(Source records Opens)

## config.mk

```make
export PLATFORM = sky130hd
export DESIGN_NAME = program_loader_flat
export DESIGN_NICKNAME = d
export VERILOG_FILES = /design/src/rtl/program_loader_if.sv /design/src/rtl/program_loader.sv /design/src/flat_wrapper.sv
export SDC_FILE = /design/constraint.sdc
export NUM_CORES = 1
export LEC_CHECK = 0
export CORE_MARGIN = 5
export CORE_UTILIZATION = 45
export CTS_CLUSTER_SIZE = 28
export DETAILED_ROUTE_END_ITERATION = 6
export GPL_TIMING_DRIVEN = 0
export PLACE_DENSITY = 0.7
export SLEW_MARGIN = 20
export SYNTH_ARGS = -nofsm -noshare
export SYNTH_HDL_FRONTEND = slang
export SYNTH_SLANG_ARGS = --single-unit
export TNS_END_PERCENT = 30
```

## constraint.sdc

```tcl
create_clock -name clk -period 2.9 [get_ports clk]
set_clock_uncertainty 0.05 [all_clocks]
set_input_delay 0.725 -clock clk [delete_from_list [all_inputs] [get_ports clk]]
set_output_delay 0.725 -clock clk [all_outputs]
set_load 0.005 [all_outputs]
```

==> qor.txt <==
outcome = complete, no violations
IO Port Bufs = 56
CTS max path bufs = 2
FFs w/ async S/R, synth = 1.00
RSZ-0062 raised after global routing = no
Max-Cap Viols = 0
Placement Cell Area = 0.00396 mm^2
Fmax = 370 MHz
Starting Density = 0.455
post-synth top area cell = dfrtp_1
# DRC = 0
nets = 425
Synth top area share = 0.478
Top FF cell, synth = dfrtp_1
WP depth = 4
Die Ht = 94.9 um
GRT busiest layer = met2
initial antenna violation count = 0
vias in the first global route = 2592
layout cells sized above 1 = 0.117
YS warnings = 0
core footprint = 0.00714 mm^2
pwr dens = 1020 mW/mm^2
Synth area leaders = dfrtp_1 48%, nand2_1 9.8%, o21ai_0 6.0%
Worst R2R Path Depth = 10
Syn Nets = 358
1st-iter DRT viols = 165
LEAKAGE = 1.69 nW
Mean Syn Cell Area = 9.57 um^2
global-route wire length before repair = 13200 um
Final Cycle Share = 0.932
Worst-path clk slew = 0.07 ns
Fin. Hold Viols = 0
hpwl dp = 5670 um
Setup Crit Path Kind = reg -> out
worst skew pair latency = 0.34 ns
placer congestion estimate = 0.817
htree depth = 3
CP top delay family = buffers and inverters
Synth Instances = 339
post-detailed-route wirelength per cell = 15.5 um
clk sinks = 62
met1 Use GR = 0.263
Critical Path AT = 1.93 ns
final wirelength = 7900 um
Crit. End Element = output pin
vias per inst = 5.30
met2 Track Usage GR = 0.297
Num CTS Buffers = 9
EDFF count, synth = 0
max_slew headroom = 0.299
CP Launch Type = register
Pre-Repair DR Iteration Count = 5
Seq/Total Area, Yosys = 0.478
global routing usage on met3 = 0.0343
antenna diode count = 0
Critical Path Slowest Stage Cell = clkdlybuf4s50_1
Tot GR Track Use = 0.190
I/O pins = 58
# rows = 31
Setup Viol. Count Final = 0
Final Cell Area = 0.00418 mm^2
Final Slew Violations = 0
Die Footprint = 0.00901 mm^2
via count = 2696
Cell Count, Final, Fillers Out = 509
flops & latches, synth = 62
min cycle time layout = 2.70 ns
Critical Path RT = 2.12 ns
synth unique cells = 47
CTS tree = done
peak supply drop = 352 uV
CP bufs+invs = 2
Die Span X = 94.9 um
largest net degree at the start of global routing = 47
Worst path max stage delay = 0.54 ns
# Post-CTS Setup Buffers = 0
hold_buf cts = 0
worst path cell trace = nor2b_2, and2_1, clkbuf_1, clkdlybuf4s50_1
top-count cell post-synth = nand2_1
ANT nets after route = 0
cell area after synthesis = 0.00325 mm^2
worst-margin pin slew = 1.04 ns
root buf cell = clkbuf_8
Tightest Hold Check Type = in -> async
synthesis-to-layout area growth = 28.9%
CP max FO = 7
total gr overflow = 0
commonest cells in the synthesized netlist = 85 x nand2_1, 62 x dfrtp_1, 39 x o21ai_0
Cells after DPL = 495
--- config.mk ---
export PLATFORM = sky130hd
export DESIGN_NAME = game_input_conditioner_flat
export DESIGN_NICKNAME = d
export VERILOG_FILES = /design/src/rtl/game_input_conditioner_if.sv /design/src/rtl/game_input_conditioner.sv /design/src/flat_wrapper.sv
export SDC_FILE = /design/constraint.sdc
export NUM_CORES = 1
export LEC_CHECK = 0
export ABC_CLOCK_PERIOD_IN_PS = 16300
export CAP_MARGIN = 20
export CORE_ASPECT_RATIO = 0.75
export CORE_MARGIN = 3
export CORE_UTILIZATION = 60
export CTS_BUF_LIST = sky130_fd_sc_hd__clkbuf_16
export DETAILED_ROUTE_END_ITERATION = 10
export PLACE_DENSITY = 0.75
export SLEW_MARGIN = 20
export SYNTH_ARGS = -nofsm -noshare
export SYNTH_HDL_FRONTEND = slang
export SYNTH_SLANG_ARGS = --single-unit
--- constraint.sdc ---
create_clock -name clk -period 16.3 [get_ports clk]
set_input_delay 4.89 -clock clk [delete_from_list [all_inputs] [get_ports clk]]
set_output_delay 4.89 -clock clk [all_outputs]
set_load 0.01 [all_outputs]
--- src/rtl/game_input_conditioner_if.sv ---
// Button-to-command bundle between the board keys and the game controller.
// The slave side is the conditioner; the master side drives the raw keys and the gaming flag.
interface game_input_conditioner_if;
  logic [6:0] i_key_raw;
  logic       i_is_gaming;
  logic       o_right;
  logic       o_left;
  logic       o_squat;
  logic       o_defend;
  logic       o_jump;
  logic       o_attack;
  logic       o_select;
  logic [6:0] o_db_state;

  modport master (
    output i_key_raw,
    output i_is_gaming,
    input  o_right,
    input  o_left,
    input  o_squat,
    input  o_defend,
    input  o_jump,
    input  o_attack,
    input  o_select,
    input  o_db_state
  );

  modport slave (
    input  i_key_raw,
    input  i_is_gaming,
    output o_right,
    output o_left,
    output o_squat,
    output o_defend,
    output o_jump,
    output o_attack,
    output o_select,
    output o_db_state
  );
endinterface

(Source records Closes)

### What you have to do
Look through the lines above and collect those with the word "Type".

### Solution to the exercise
CP Launch Type = register
Tightest Hold Check Type = in -> async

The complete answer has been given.